Written by on March 20, 2026

The criminal case against former Ontario legislator Randy Hillier over his participation in the Freedom Convoy protests is back on after the province’s top court overturned a decision to stay the charges.

The charges were stayed in late 2024 after a lower court judge ruled that the case had stretched too long, taking it past the mandatory time limits set by the Supreme Court of Canada.

The cap is 30 months for cases in Superior Court, and the lower court judge — Superior Court Justice Kerry McVey — found Hillier’s case spanned 31 months and 13 days after deducting delays caused by the defence and exceptional circumstances.

In a decision released Friday, the Court of Appeal for Ontario found McVey should have attributed another 93 days of delay to exceptional circumstances and deducted them from the tally, which would put the case back within the designated limits.

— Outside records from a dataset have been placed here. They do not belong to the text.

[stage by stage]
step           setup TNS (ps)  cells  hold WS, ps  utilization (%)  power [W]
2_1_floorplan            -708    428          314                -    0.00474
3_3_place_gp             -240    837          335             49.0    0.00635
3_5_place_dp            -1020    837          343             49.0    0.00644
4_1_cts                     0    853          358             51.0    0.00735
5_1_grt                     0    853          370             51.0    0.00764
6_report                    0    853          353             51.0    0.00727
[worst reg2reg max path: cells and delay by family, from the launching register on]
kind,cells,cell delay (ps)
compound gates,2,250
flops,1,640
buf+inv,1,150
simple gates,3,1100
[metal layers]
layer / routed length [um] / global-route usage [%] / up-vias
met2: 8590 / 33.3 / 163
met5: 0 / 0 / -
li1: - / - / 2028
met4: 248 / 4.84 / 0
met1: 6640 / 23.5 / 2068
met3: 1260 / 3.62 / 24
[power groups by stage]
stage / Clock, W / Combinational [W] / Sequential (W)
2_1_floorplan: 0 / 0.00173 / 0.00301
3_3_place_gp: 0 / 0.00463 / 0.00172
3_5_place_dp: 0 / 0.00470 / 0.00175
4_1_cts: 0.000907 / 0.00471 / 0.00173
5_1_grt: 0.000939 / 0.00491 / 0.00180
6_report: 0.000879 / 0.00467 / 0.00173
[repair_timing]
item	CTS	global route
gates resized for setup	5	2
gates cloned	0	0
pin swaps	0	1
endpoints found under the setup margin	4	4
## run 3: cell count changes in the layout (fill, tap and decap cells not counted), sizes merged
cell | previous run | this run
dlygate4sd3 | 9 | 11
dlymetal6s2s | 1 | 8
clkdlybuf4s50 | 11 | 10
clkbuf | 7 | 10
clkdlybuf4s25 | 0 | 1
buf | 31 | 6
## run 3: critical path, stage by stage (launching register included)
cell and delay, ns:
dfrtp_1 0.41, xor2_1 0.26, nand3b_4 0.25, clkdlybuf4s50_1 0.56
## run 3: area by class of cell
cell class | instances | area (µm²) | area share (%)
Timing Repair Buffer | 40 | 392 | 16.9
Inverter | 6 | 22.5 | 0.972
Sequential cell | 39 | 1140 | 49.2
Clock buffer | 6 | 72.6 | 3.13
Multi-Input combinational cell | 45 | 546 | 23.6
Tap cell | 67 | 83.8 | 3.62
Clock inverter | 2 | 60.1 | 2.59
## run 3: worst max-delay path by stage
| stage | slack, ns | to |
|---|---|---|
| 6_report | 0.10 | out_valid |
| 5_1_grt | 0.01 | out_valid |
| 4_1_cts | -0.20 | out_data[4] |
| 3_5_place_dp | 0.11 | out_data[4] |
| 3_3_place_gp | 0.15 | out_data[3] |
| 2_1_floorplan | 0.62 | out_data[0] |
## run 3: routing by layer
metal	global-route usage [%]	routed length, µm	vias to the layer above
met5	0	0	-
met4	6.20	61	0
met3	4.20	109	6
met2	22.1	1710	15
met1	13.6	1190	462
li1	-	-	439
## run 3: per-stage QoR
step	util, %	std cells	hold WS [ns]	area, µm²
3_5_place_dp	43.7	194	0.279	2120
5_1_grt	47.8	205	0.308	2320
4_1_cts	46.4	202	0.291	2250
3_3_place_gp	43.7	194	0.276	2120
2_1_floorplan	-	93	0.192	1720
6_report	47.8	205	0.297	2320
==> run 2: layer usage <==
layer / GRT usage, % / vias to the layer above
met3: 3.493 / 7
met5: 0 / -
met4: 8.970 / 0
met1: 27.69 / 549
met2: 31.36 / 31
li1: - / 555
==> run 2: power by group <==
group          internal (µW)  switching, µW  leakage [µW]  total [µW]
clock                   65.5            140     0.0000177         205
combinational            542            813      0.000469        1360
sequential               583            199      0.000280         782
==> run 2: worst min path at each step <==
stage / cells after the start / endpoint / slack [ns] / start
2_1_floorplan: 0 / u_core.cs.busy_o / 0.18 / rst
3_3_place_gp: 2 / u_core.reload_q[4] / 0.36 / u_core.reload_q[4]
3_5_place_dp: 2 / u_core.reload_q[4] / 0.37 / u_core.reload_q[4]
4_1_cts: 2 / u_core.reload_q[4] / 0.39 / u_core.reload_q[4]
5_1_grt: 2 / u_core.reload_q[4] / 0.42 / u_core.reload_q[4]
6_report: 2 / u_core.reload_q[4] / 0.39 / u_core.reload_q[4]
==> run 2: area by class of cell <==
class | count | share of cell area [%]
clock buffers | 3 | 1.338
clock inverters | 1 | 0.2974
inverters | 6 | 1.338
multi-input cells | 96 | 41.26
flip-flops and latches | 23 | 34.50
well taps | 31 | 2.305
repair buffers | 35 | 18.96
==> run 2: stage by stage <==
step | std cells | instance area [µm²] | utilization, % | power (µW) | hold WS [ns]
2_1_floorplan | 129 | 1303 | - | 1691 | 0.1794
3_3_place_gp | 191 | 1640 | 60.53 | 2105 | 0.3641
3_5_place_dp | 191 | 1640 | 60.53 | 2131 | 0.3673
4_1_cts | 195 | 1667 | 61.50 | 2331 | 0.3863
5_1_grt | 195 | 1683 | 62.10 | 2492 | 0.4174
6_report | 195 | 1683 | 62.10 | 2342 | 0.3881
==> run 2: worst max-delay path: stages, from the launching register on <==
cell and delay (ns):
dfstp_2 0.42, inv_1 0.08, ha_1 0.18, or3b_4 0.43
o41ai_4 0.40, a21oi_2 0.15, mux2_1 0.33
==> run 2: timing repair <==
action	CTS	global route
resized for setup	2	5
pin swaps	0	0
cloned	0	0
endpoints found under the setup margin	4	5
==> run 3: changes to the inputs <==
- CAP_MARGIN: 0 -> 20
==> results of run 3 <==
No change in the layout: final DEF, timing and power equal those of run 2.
$ cat src/rtl/irom_spill_merge.sv
// Merges a 32-bit instruction straddling two ROM words (PCF[1]=1) by issuing a
// second read at PCF+2 and stalling fetch for one cycle.
module irom_spill_merge
  import cvw::*;
#(
  parameter int XLEN       = 64,
  parameter bit COMPRESSED = 1'b1
) (
  input  logic            clk,
  input  logic            reset,
  input  logic            StallF,
  input  logic            FlushF,
  input  logic [XLEN-1:0] PCNextF,
  input  logic [XLEN-1:0] PCF,
  input  logic [31:0]     IROMInstrF,
  output logic [XLEN-1:0] PCSpillNextF,
  output logic [31:0]     InstrRawF,
  output logic            InstrValidF,
  output logic            SpillF
);
  spillstate_t         state_q, state_d;
  logic [0:0]          state_bits_q, state_bits_d;
  logic [HALFWORD-1:0] first_half_q, first_half_d;
  logic [XLEN-1:0]     pc_plus2;
  logic                detect, take_spill;

  assign detect     = COMPRESSED & PCF[1] & (IROMInstrF[1:0] == 2'b11);
  assign take_spill = (state_q == SPILL_READY) & detect & ~StallF & ~FlushF;
  assign pc_plus2   = PCF + XLEN'(2);

  // State register
  assign state_bits_d = state_d;
  assign state_q      = spillstate_t'(state_bits_q);

  flopr #(.WIDTH(1)) u_state (
    .clk   (clk),
    .reset (reset),
    .d     (state_bits_d),
    .q     (state_bits_q)
  );

  assign first_half_d = IROMInstrF[HALFWORD-1:0];

  flopenr #(.WIDTH(HALFWORD)) u_first_half (
    .clk   (clk),
    .reset (reset),
    .en    (take_spill),
    .d     (first_half_d),
    .q     (first_half_q)
  );

  // Next state: flush beats stall; a stalled SPILL keeps the captured half.
  always_comb begin
    state_d = state_q;
    case (state_q)
      SPILL_READY: if (take_spill) state_d = SPILL_SPILL;
      SPILL_SPILL: if (FlushF | ~StallF) state_d = SPILL_READY;
      default:     state_d = SPILL_READY;
    endcase
  end

  // Outputs
  always_comb begin
    PCSpillNextF = PCNextF;
    InstrRawF    = IROMInstrF;
    InstrValidF  = 1'b0;
    SpillF       = 1'b0;
    if (!reset) begin
      case (state_q)
        SPILL_READY: begin
          if (FlushF) begin
            InstrValidF = 1'b0;
          end else if (detect) begin
            // Stalled ROM holds its data, so keep re-presenting PCF until released.
            SpillF       = 1'b1;
            PCSpillNextF = StallF ? PCF : pc_plus2;
          end else begin
            InstrValidF = 1'b1;
          end
        end
        SPILL_SPILL: begin
          InstrRawF   = {IROMInstrF[HALFWORD-1:0], first_half_q};
          InstrValidF = ~FlushF;
        end
        default: ;
      endcase
    end
  end
endmodule
**src/rtl/baccarat_dealer.sv**
```systemverilog
`default_nettype none
// ============================================================================
//  Module      : baccarat_dealer
//  Description : Sequences one baccarat round. Loads dealt card codes into the
//                player/dealer hand registers. Applies the natural, player
//                third-card and dealer tableau rules using externally computed
//                hand scores, then lights the winner.
//  Revision    : 1.0  initial release
// ============================================================================
module baccarat_dealer #(
    parameter int NATURAL_MIN     = 8,
    parameter int PLAYER_DRAW_MAX = 5
) (
    input  logic       slow_clock,
    input  logic       resetb,
    input  logic       advance,
    input  logic [3:0] new_card,
    input  logic [3:0] pscore,
    input  logic [3:0] dscore,
    output logic [3:0] pcard1,
    output logic [3:0] pcard2,
    output logic [3:0] pcard3,
    output logic [3:0] dcard1,
    output logic [3:0] dcard2,
    output logic [3:0] dcard3,
    output logic       player_win,
    output logic       dealer_win,
    output logic       done
);

    localparam logic [3:0] c_NATURAL_MIN     = 4'(NATURAL_MIN);
    localparam logic [3:0] c_PLAYER_DRAW_MAX = 4'(PLAYER_DRAW_MAX);

    typedef enum logic [3:0] {
        S_P1    = 4'd0,
        S_D1    = 4'd1,
        S_P2    = 4'd2,
        S_D2    = 4'd3,
        S_EVAL1 = 4'd4,
        S_EVALD = 4'd5,
        S_P3    = 4'd6,
        S_EVAL2 = 4'd7,
        S_D3    = 4'd8,
        S_SCORE = 4'd9,
        S_DONE  = 4'd10
    } state_t;

    state_t     state_q, state_d;
    logic [3:0] pcard1_q, pcard1_d, pcard2_q, pcard2_d, pcard3_q, pcard3_d;
    logic [3:0] dcard1_q, dcard1_d, dcard2_q, dcard2_d, dcard3_q, dcard3_d;
    logic       player_win_q, player_win_d;
    logic       dealer_win_q, dealer_win_d;
    logic       done_q, done_d;

    logic       w_card_ok;
    logic [3:0] w_pcard3_val;
    logic       w_dealer_draw;

    // Baccarat value of a card code: A..9 count face value, tens and faces count 0.
    function automatic logic [3:0] card_value(input logic [3:0] code);
        return (code <= 4'd9) ? code : 4'd0;
    endfunction

    // A deal step needs a real card on the source; empty/illegal codes are ignored.
    assign w_card_ok    = advance && (new_card >= 4'd1) && (new_card <= 4'd13);
    assign w_pcard3_val = card_value(pcard3_q);

    // Dealer tableau after the player drew, keyed on the dealer's two-card score.
    always_comb begin
        w_dealer_draw = 1'b0;
        case (dscore)
            4'd0, 4'd1, 4'd2: w_dealer_draw = 1'b1;
            4'd3:    w_dealer_draw = (w_pcard3_val != 4'd8);
            4'd4:    w_dealer_draw = (w_pcard3_val >= 4'd2) && (w_pcard3_val <= 4'd7);
            4'd5:    w_dealer_draw = (w_pcard3_val >= 4'd4) && (w_pcard3_val <= 4'd7);
            4'd6:    w_dealer_draw = (w_pcard3_val >= 4'd6) && (w_pcard3_val <= 4'd7);
            default: w_dealer_draw = 1'b0;
        endcase
    end

    // Next-state and next-output logic for the round sequencer.
    always_comb begin
        state_d      = state_q;
        pcard1_d     = pcard1_q;
        pcard2_d     = pcard2_q;
        pcard3_d     = pcard3_q;
        dcard1_d     = dcard1_q;
        dcard2_d     = dcard2_q;
        dcard3_d     = dcard3_q;
        player_win_d = player_win_q;
        dealer_win_d = dealer_win_q;
        done_d       = done_q;

        case (state_q)
            S_P1: if (w_card_ok) begin pcard1_d = new_card; state_d = S_D1; end
            S_D1: if (w_card_ok) begin dcard1_d = new_card; state_d = S_P2; end
            S_P2: if (w_card_ok) begin pcard2_d = new_card; state_d = S_D2; end
            S_D2: if (w_card_ok) begin dcard2_d = new_card; state_d = S_EVAL1; end
            S_P3: if (w_card_ok) begin pcard3_d = new_card; state_d = S_EVAL2; end
            S_D3: if (w_card_ok) begin dcard3_d = new_card; state_d = S_SCORE; end
            // Scores are combinational on registered cards, so they are valid here.
            S_EVAL1: begin
                if ((pscore >= c_NATURAL_MIN) || (dscore >= c_NATURAL_MIN))
                    state_d = S_SCORE;
                else if (pscore <= c_PLAYER_DRAW_MAX)
                    state_d = S_P3;
                else
                    state_d = S_EVALD;
            end
            // Player stood: dealer follows the same draw-on-5-or-less rule.
            S_EVALD: state_d = (dscore <= 4'd5) ? S_D3 : S_SCORE;
            S_EVAL2: state_d = w_dealer_draw ? S_D3 : S_SCORE;
            // A tie lights both lamps.
            S_SCORE: begin
                player_win_d = (pscore >= dscore);
                dealer_win_d = (dscore >= pscore);
                done_d       = 1'b1;
                state_d      = S_DONE;
            end
            // Any advance starts a fresh round without consuming a card.
            S_DONE: begin
                if (advance) begin
                    pcard1_d     = 4'd0;
                    pcard2_d     = 4'd0;
                    pcard3_d     = 4'd0;
                    dcard1_d     = 4'd0;
                    dcard2_d     = 4'd0;
                    dcard3_d     = 4'd0;
                    player_win_d = 1'b0;
                    dealer_win_d = 1'b0;
                    done_d       = 1'b0;
                    state_d      = S_P1;
                end
            end
            default: state_d = S_P1;
        endcase
    end

    // State and output registers, cleared asynchronously.
    always_ff @(posedge slow_clock or negedge resetb) begin
        if (!resetb) begin
            state_q      <= S_P1;
            pcard1_q     <= 4'd0;
            pcard2_q     <= 4'd0;
            pcard3_q     <= 4'd0;
            dcard1_q     <= 4'd0;
            dcard2_q     <= 4'd0;
            dcard3_q     <= 4'd0;
            player_win_q <= 1'b0;
            dealer_win_q <= 1'b0;
            done_q       <= 1'b0;
        end else begin
            state_q      <= state_d;
            pcard1_q     <= pcard1_d;
            pcard2_q     <= pcard2_d;
            pcard3_q     <= pcard3_d;
            dcard1_q     <= dcard1_d;
            dcard2_q     <= dcard2_d;
            dcard3_q     <= dcard3_d;
            player_win_q <= player_win_d;
            dealer_win_q <= dealer_win_d;
            done_q       <= done_d;
        end
    end

    assign pcard1     = pcard1_q;
    assign pcard2     = pcard2_q;
    assign pcard3     = pcard3_q;
    assign dcard1     = dcard1_q;
    assign dcard2     = dcard2_q;
    assign dcard3     = dcard3_q;
    assign player_win = player_win_q;
    assign dealer_win = dealer_win_q;
    assign done       = done_q;

endmodule
`default_nettype wire

```
[src/rtl/instruction_fetch_pkg.sv]
// Shared definitions for the instruction fetch unit: FSM states and fetch geometry.
package instruction_fetch_pkg;

  typedef enum logic [1:0] {
    StIdle   = 2'b00,
    StAccess = 2'b01,
    StHold   = 2'b10
  } fetch_state_e;

  localparam int unsigned InstrWidth = 32;
  localparam logic [31:0] PcIncr     = 32'd4;

endpackage

[src/rtl/fetch_fifo.sv]
// Prefetch buffer for {pc, instruction} entries; synchronous flush beats push and pop.
module fetch_fifo #(
  parameter int unsigned DEPTH = 2,
  parameter int unsigned WIDTH = 64
) (
  input  logic                   clock,
  input  logic                   reset_n,
  input  logic                   push,
  input  logic [WIDTH-1:0]       push_data,
  input  logic                   pop,
  input  logic                   flush,
  output logic [WIDTH-1:0]       head,
  output logic                   full,
  output logic                   empty,
  output logic [$clog2(DEPTH):0] count
);

  localparam int unsigned PtrW = $clog2(DEPTH);
  localparam int unsigned CntW = PtrW + 1;

  logic [WIDTH-1:0] mem_q [DEPTH];
  logic [PtrW-1:0]  wr_ptr_q, rd_ptr_q;
  logic [CntW-1:0]  count_q;
  logic             do_push, do_pop;

  assign empty = (count_q == '0);
  assign full  = (count_q == CntW'(DEPTH));

  // A pop frees a slot in the same edge, so a full FIFO can still accept a push.
  assign do_pop  = pop && !empty && !flush;
  assign do_push = push && (!full || do_pop) && !flush;

  always_ff @(posedge clock or negedge reset_n) begin
    if (!reset_n) begin
      wr_ptr_q <= '0;
      rd_ptr_q <= '0;
      count_q  <= '0;
    end else if (flush) begin
      wr_ptr_q <= '0;
      rd_ptr_q <= '0;
      count_q  <= '0;
    end else begin
      if (do_push) wr_ptr_q <= wr_ptr_q + PtrW'(1);
      if (do_pop)  rd_ptr_q <= rd_ptr_q + PtrW'(1);
      case ({do_push, do_pop})
        2'b10:   count_q <= count_q + CntW'(1);
        2'b01:   count_q <= count_q - CntW'(1);
        default: count_q <= count_q;
      endcase
    end
  end

  always_ff @(posedge clock) begin
    if (do_push) mem_q[wr_ptr_q] <= push_data;
  end

  assign head  = mem_q[rd_ptr_q];
  assign count = count_q;

endmodule

[src/rtl/instruction_fetch.sv]
// Instruction fetch unit: sequential ROM reads into a prefetch FIFO with redirect support.
module instruction_fetch
  import instruction_fetch_pkg::*;
#(
  parameter logic [31:0] RESET_PC    = 32'h0000_0000,
  parameter int unsigned WAIT_CYCLES = 1,
  parameter int unsigned FIFO_DEPTH  = 2
) (
  input  logic        clock,
  input  logic        reset_n,
  output logic [31:0] address,
  output logic        chip_select,
  output logic        output_enable,
  input  logic [63:0] data,
  input  logic        redirect,
  input  logic [31:0] redirect_pc,
  output logic        instr_valid,
  input  logic        instr_ready,
  output logic [31:0] instr_word,
  output logic [31:0] instr_pc
);

  localparam int unsigned    CntW      = $clog2(FIFO_DEPTH) + 1;
  localparam int unsigned    EntryW    = 2 * InstrWidth;
  localparam logic [CntW-1:0] DepthCnt = CntW'(FIFO_DEPTH);
  localparam logic [2:0]     WaitLast  = 3'(WAIT_CYCLES);
  localparam logic [31:0]    ResetPcAl = {RESET_PC[31:2], 2'b00};

  fetch_state_e    state_q, state_d;
  logic [31:0]     fetch_pc_q, fetch_pc_d;
  logic [2:0]      wait_q, wait_d;
  logic            started_q;
  logic [31:0]     addr_hold_q;

  logic            push, pop, space;
  logic            fifo_full, fifo_empty;
  logic [CntW-1:0] fifo_count;
  logic [EntryW-1:0] fifo_head;

  logic unused_bits;
  assign unused_bits = ^{data[63:32], redirect_pc[1:0], fifo_empty};

  assign instr_valid = !fifo_empty;
  assign pop         = instr_valid && instr_ready;
  // A pop in this cycle frees a slot at the coming edge.
  assign space       = !fifo_full || pop;

  always_comb begin
    state_d    = state_q;
    fetch_pc_d = fetch_pc_q;
    wait_d     = wait_q;
    push       = 1'b0;

    case (state_q)
      StIdle: begin
        // started_q holds off the first access by one edge after reset release.
        if (started_q) state_d = space ? StAccess : StHold;
      end
      StAccess: begin
        if (wait_q == WaitLast) begin
          push       = 1'b1;
          fetch_pc_d = fetch_pc_q + PcIncr;
          wait_d     = '0;
          state_d    = (pop || (fifo_count + CntW'(1) < DepthCnt)) ? StAccess : StHold;
        end else begin
          wait_d = wait_q + 3'd1;
        end
      end
      StHold: begin
        if (space) state_d = StAccess;
      end
      default: state_d = StIdle;
    endcase

    if (redirect) begin
      state_d    = StIdle;
      fetch_pc_d = {redirect_pc[31:2], 2'b00};
      wait_d     = '0;
      push       = 1'b0;
    end
  end

  always_ff @(posedge clock or negedge reset_n) begin
    if (!reset_n) begin
      state_q     <= StIdle;
      fetch_pc_q  <= ResetPcAl;
      wait_q      <= '0;
      started_q   <= 1'b0;
      addr_hold_q <= RESET_PC;
    end else begin
      state_q    <= state_d;
      fetch_pc_q <= fetch_pc_d;
      wait_q     <= wait_d;
      started_q  <= 1'b1;
      if (state_q == StAccess) addr_hold_q <= fetch_pc_q;
    end
  end

  assign chip_select   = (state_q == StAccess);
  assign output_enable = (state_q == StAccess);
  assign address       = (state_q == StAccess) ? fetch_pc_q : addr_hold_q;

  fetch_fifo #(
    .DEPTH(FIFO_DEPTH),
    .WIDTH(EntryW)
  ) u_fetch_fifo (
    .clock    (clock),
    .reset_n  (reset_n),
    .push     (push),
    .push_data({fetch_pc_q, data[InstrWidth-1:0]}),
    .pop      (pop),
    .flush    (redirect),
    .head     (fifo_head),
    .full     (fifo_full),
    .empty    (fifo_empty),
    .count    (fifo_count)
  );

  assign instr_pc   = fifo_head[EntryW-1:InstrWidth];
  assign instr_word = fifo_head[InstrWidth-1:0];

endmodule

[config.mk]
export PLATFORM = sky130hd
export DESIGN_NAME = instruction_fetch
export DESIGN_NICKNAME = d
export VERILOG_FILES = /design/src/rtl/instruction_fetch_pkg.sv /design/src/rtl/fetch_fifo.sv /design/src/rtl/instruction_fetch.sv
export SDC_FILE = /design/constraint.sdc
export NUM_CORES = 1
export LEC_CHECK = 0
export ABC_AREA = 1
export CAP_MARGIN = 0
export CORE_AREA = 8 8 156 158
export DETAILED_ROUTE_END_ITERATION = 7
export DIE_AREA = 0 0 164 166
export HOLD_SLACK_MARGIN = 0.15
export PLACE_DENSITY_LB_ADDON = 0.12
export SKIP_LAST_GASP = 1
export SYNTH_ARGS = -nofsm -noshare
export SYNTH_HDL_FRONTEND = slang
export SYNTH_SLANG_ARGS = --single-unit
[constraint.sdc]
create_clock -name clock -period 6.8 [get_ports clock]
set_clock_uncertainty 0.1 [all_clocks]
set_input_delay 1.36 -clock clock [delete_from_list [all_inputs] [get_ports clock]]
set_output_delay 1.36 -clock clock [all_outputs]
set_load 0.02 [all_outputs]
==> key figures, run 1 <==
Critical path
  • CP arrival: 3.07 ns
  • Worst Path Class, Setup: register to output pin
  • CP Capture Type: output pin
  • Critical-path cell list: nand2_2 -> clkinv_1 -> nor2_1 -> clkdlybuf4s50_1
  • CP max-delay cell: nand2_2
  • Worst-path maximum fanout: 62
  • WP buf/inv: 2
  • R2R depth: 6
  • Crit path max-delay family: buffers and inverters
  • RR Endpoint: u_fetch_fifo.mem_q[1][45]$_DFFE_PP_
  • CP required: 5.34 ns
  • Crit path largest cell delay: 0.78 ns
  • Crit start category: register
  • Reg2Reg Launch Point: state_q[1]$_DFFE_PN0P_
  • Register-to-register setup slack: 3.57 ns

Floorplanning
  • IO Pins: 199
  • Row count: 55
  • Initial core utilization: 38.73%
  • Total core area: 0.02209 mm²
  • Die Ht: approximately 170 µm
  • Chip width: about 160 µm
  • Die ar.: between 0.02 and 0.03 mm²

STA
  • Post-route setup slack: 2.274 ns
  • Crit share post-route: 66.55%
  • TNS Setup: 0 ns
  • WHS: 0.3799 ns
  • # setup viols final: 0
  • RSZ-0062 raised after global routing: no
  • Slew margin rel.: 29.47%
  • Tightest Pin Transition: between 1 and 1.5 ns
  • F_max: 221.0 MHz
  • Fin. max-slew vios: 0
  • Period minus WS final: around 4.5 ns
  • Final hold viol count: 0

Cells and area
  • Antenna cells: 0
  • Final net count: 1,160
  • Fraction of layout cells with a size suffix above 1: about 7.0%
  • Commonest cells after routing, fill and taps aside: 378 x nand2_1, 161 x clkdlybuf4s50_1, 124 x edfxtp_1
  • Register area: approximately 0.0055 mm²
  • Filler instances: 2,069
  • Synth-to-Final Area Change: 29.15%
  • Multi-input logic area: 0.002679 mm²
  • Fin cells: around 1,400
  • Most common cell after layout, fill and taps aside: nand2_1

Hold path
  • Hold wc startpoint: addr_hold_q[14]$_DFF_PN0_
  • Worst Hold Endpoint: addr_hold_q[14]$_DFF_PN0_
  • Hold Path Class: register to register
  • Hold Path Depth: 2

Job
  • # Max-Cap Violations: 0

Drt
  • First DRT Iteration DRCs: 370
  • Pre-antenna DRT Iters: 5
  • Routed len/inst: 16.02 µm
  • Via count: roughly 6,300
  • WL final: approximately 22,000 µm
  • Vias per inst: 4.683
  • Antenna viol nets, final: 0
  • Final routed DRC violation total: 0

CTS
  • Clock Latency Late Sink: 0.43 ns
  • CTS tree: built
  • Root buf cell: clkbuf_16
  • H-tree levels: 4
  • Post-CTS sizing: 0
  • Hold_buf cts: 0
  • CTS max path bufs: 2
  • CTS Buf Count: 17
  • Clock sinks: 196
  • Worst-path clk slew: roughly 0.070 ns
  • Post-CTS Setup Bufs: 0

Pwr
  • Worst VDD drop: approximately 0.24 mV
  • Cell Pwr Density: 374.3 mW/mm²
  • Final Power: ~4.1 mW
  • Leakage Power: around 4.6 nW

Global routing
  • Global-route usage over all layers: 16.13%
  • Initial antenna violation count: 0
  • Grt ovf: 0
  • Largest net degree at the start of global routing: 73
  • Global-route wire length before repair: between 30,000 and 40,000 µm
  • Vias in the first global route: just over 6,000

Synth
  • Cell taking the most area after synthesis: edfxtp_1
  • Area of the mapped netlist: 0.008554 mm²
  • Synth Area per Inst: 9.494 µm²
  • Post-synth top area share: 43.53%
  • Yosys reg bits: 196
  • Post-synthesis cell count: ~900
  • Top FF cell, synth: edfxtp_1
  • Synthesis Warnings: 0
  • Number of synthesized flops with an enable pin: 124
  • Asr flop ratio synth: 36.73%
  • Synth top area cells: edfxtp_1 44%, dfrtp_1 21%, nand2_1 17%
  • Post-synthesis sequential area ratio: 64.59%
  • Synth unique cells: 29

Placement
  • # port buffers: 162
  • DP Worst Slack: 2.697 ns
  • Post-DP HPWL: between 15,000 and 20,000 µm
  • GPL Wtd Cong: between 0.8 and 0.9
  • Placed insts: 1,323

Run status
  • Status: finished, final reports clean
==> worst reg2reg max path, stage by stage, from the launching register on <==
cell and delay (ns):
dfrtp_1 0.39, inv_2 0.08, nand2_2 0.58, nor2_2 0.34, nand3_2 0.25, nor2_4 0.72
buf_4 0.45
==> cells by family (layout without fill, tap and decap cells) <==
family | after synthesis | count (layout) | share of synthesized area (%)
AND/OR/NAND/NOR | 532 | 532 | 25.48
XOR/XNOR | 3 | 3 | 0.3072
flip-flops | 196 | 196 | 64.59
adder cells (fa/ha/maj) | 3 | 3 | 0.4388
buffers and inverters | 88 | 256 | 4.315
other | 2 | 3 | 0.08779
AO/OA/AOI/OAI | 77 | 77 | 4.783
==> power breakdown <==
part           switching, mW  total [mW]  internal [mW]
clock                  0.461        1.01          0.546
sequential             0.147        1.64           1.49
combinational          0.913        1.49          0.578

That delay related to the rescheduling of a motion to have the case heard outside of Ottawa, following the release of a Supreme Court decision that affected how such motions are weighed.

McVey accepted that the Supreme Court ruling represented an exceptional circumstance but found the Crown “did not do all it could to ensure the motion was re-heard promptly,” meaning the time could not be deducted.

However, the Appeal Court found that some delay was “inevitable because there was nothing the Crown could have done to obtain an immediate date for the ‘rehearing’ of the change of venue application,” its ruling said.

Prosecutors also did make efforts to address the delay and “accepted one of the earliest dates offered by the court,” the decision said.

“By all accounts, the parties were clearly and legitimately under the impression that no date earlier than September 2023 could be found,” it read.

As a result, the case will be sent back to Superior Court.

Hillier served in the provincial legislature for 15 years, the last three as an independent.

He was charged in March 2022 with nine offences connected to his alleged role in the Freedom Convoy demonstrations that flooded Ottawa’s downtown core for weeks. The protests opposed COVID-19 measures and the federal government.

The charges include assaulting a peace officer, mischief, counselling others to commit mischief and resisting or obstructing a peace officer. The assault charge stemmed from allegations that Hillier pushed a metal gate into an officer while trying to enter Parliament Hill.